320. Second Minimum-Maximum Edge

Problem Statement:

With the start of this year, Goodname Good started attending IFLHT (International Fegla's Local Home Training). Part of the training was explaining solutions to each other, with the Coach explaining as well for a fair amount of time. Although the Coach is specially famous for his patience and ability to repeat and to explain from different angles, Goodname as a reader of one chapter of an unexpectedly amusing mathematics book was dissatisfied with the way everyone talked. They'd use analogies and imaginary thinking instead of solid mathematical statements! This actually makes it more difficult to understand in Goodname's opinion. (You'll know how he feels when you read this chapter). So, it was decided that this problem be written in that way for the sake of Goodname's temper. Don't worry, no special notation will be used. Define a function F1 that takes as input an integer K, and a set of unique integers S and returns integer X, such that there are exactly K - 1 integers in the set greater than X. Of course, the function is undefined for some values such as when K is greater than the size of the set or non-positive.
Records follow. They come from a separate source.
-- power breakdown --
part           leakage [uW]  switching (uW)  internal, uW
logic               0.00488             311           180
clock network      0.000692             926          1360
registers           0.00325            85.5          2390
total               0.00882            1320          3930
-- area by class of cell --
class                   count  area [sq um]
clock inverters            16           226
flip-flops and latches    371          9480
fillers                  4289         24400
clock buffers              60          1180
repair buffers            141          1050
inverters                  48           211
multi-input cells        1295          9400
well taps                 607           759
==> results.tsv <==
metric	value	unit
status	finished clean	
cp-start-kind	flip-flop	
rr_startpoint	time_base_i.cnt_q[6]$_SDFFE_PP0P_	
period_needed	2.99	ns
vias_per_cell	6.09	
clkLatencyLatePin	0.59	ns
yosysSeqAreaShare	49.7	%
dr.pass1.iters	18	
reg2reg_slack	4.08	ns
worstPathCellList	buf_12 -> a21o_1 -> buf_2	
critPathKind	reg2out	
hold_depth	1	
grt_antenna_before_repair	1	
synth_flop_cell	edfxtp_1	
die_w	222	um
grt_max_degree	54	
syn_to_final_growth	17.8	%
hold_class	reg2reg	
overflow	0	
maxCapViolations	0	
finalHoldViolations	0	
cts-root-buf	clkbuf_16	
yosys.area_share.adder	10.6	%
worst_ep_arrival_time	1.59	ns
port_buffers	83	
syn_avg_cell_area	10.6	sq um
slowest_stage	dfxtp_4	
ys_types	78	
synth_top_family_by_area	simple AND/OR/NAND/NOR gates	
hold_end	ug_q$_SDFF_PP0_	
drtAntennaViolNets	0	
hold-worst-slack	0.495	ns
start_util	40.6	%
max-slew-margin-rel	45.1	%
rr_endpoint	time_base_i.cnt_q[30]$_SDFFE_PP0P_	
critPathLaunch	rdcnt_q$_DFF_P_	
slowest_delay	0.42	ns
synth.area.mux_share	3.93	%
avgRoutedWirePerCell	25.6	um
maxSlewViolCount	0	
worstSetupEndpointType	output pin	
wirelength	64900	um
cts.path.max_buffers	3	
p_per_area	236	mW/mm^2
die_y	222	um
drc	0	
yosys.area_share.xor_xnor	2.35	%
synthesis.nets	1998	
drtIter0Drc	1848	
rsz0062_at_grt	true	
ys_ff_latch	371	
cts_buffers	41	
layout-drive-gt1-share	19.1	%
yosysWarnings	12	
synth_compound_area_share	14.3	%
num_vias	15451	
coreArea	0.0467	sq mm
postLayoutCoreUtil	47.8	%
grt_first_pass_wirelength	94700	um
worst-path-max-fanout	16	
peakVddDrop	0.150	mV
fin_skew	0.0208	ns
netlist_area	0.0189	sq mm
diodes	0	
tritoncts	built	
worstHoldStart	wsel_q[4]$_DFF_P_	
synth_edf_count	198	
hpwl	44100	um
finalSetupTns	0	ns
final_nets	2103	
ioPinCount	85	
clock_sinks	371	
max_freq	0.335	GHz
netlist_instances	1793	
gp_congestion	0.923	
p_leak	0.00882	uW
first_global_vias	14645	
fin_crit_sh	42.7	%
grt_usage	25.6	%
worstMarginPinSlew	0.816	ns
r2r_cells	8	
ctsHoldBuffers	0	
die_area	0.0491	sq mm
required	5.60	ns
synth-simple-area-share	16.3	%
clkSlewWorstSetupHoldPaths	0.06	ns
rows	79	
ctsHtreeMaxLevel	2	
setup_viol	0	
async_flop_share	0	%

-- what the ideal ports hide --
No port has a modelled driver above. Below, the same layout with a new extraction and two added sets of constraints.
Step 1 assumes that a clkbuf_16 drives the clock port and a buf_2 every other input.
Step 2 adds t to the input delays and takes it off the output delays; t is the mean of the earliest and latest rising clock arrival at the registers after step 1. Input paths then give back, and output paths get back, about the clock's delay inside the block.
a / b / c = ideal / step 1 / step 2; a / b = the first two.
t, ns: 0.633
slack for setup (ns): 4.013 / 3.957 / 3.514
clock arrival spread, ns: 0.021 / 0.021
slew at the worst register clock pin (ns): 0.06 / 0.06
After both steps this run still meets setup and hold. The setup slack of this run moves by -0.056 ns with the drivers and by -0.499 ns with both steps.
Context: an optimization exercise on an open-source flow, tuned for small area, a short achievable clock period and few clock cycles per item. The choices shown serve that exercise and are no tape-out recipe. In this exercise RTL edits were held to simulation tests only and were not proved equivalent to the original. Power and IR drop assume default switching activity.

<file path="flow/flow/run.sh">
#!/bin/bash
# Standard ORFS layout (the standard.sh: standard synthesis, floorplan,
# power grid, placement, CTS, routing), with two changes to how it is made:
# the port buffers are buf_2 cells, and the resizer's timing repair aims for
# extra setup slack so that it sizes the critical paths. The SDC (clock
# period, I/O delays, loads) is the design's, unchanged.
set -euo pipefail
bash standard.sh \
  SETUP_SLACK_MARGIN=13.3 \
  "BUFFER_PORTS_ARGS=-buffer_cell sky130_fd_sc_hd__buf_2" \
  finish > make_finish.log 2>&1
</file>
<file path="flow/standard.sh">
#!/bin/bash
# synth_recipe.tcl (not shown) runs the flow's synth.tcl, then flattens the netlist and writes it again
# the make line also repeats each setting of config.mk as NAME=value (left out here)
make -C /OpenROAD-flow-scripts/flow DESIGN_CONFIG=/design/flow/config.mk WORK_HOME=/design/flow/orfs CLKGATE_MAP_FILE= SYNTH_SCRIPT=/design/flow/synth_recipe.tcl "${@:-finish}"
</file>
<file path="flow/config.mk">
export PLATFORM = sky130hd
export DESIGN_NAME = key_expansion_engine
export DESIGN_NICKNAME = key_expansion_engine
export VERILOG_FILES = /design/flow/design.v
export SDC_FILE = /design/flow/constraint.sdc
export NUM_CORES = 4
export LEC_CHECK = 0
export ABC_AREA = 1
export CAP_MARGIN = 20
export CORE_MARGIN = 2
export CORE_UTILIZATION = 40
export SLEW_MARGIN = 20
export TNS_END_PERCENT = 0
</file>
<file path="flow/constraint.sdc">
create_clock -name core_clock -period 18.0 [get_ports {clk}]
set_input_delay 3.6000 -clock core_clock [delete_from_list [all_inputs] [get_ports {clk}]]
set_output_delay 3.6000 -clock core_clock [all_outputs]
set_load 0.01 [all_outputs]
</file>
In this problem, you'll be given an integer K and an undirected weighted graph where costs of edges are unique. N is the number of nodes in the graph. There could be several paths P1, P2, ..Pl between node 1 and node N. Assume a function F2 that takes a path and returns the costs of its edges as a set. Output the minimum element of {F1(K, F2(P1)), F1(K, F2(P2)), .. ,F1(K, F2(Pl))}. There's always a path between node 1 and N. Consider only paths in which you don't visit a node more than once.

Input Format:

The input will start with an integer T which is the number of test cases where (1 ≤ T ≤ 100). Each test case start with a line with 3 integers N, E, and K representing the number of nodes, number of edges, and the described K respectively where (2 ≤ N ≤ 10, 000), (1 ≤ E ≤ 12, 500), and (1 ≤ K ≤ N - 1). Then follow E lines each of them has 3 integers U, V, and C, meaning that there's a path between nodes U and V with cost C where (1 ≤ U, V ≤ N), and (1 ≤ c ≤ 10^{8}).

Output Format:

For each test case you should output "Case X: Y" where X is the case number starting from 1, and Y is the minimum largest edge. In other words, minimum element of {F1(K, F2(P1)), F1(K, F2(P2)), .. ,F1(K, F2(Pl))}.

Sample Input:

1
5 8 1
2 5 6
1 2 9
2 4 7
2 3 7
3 1 9
1 5 8
5 3 3
4 1 10

Sample Output:

Case 1: 8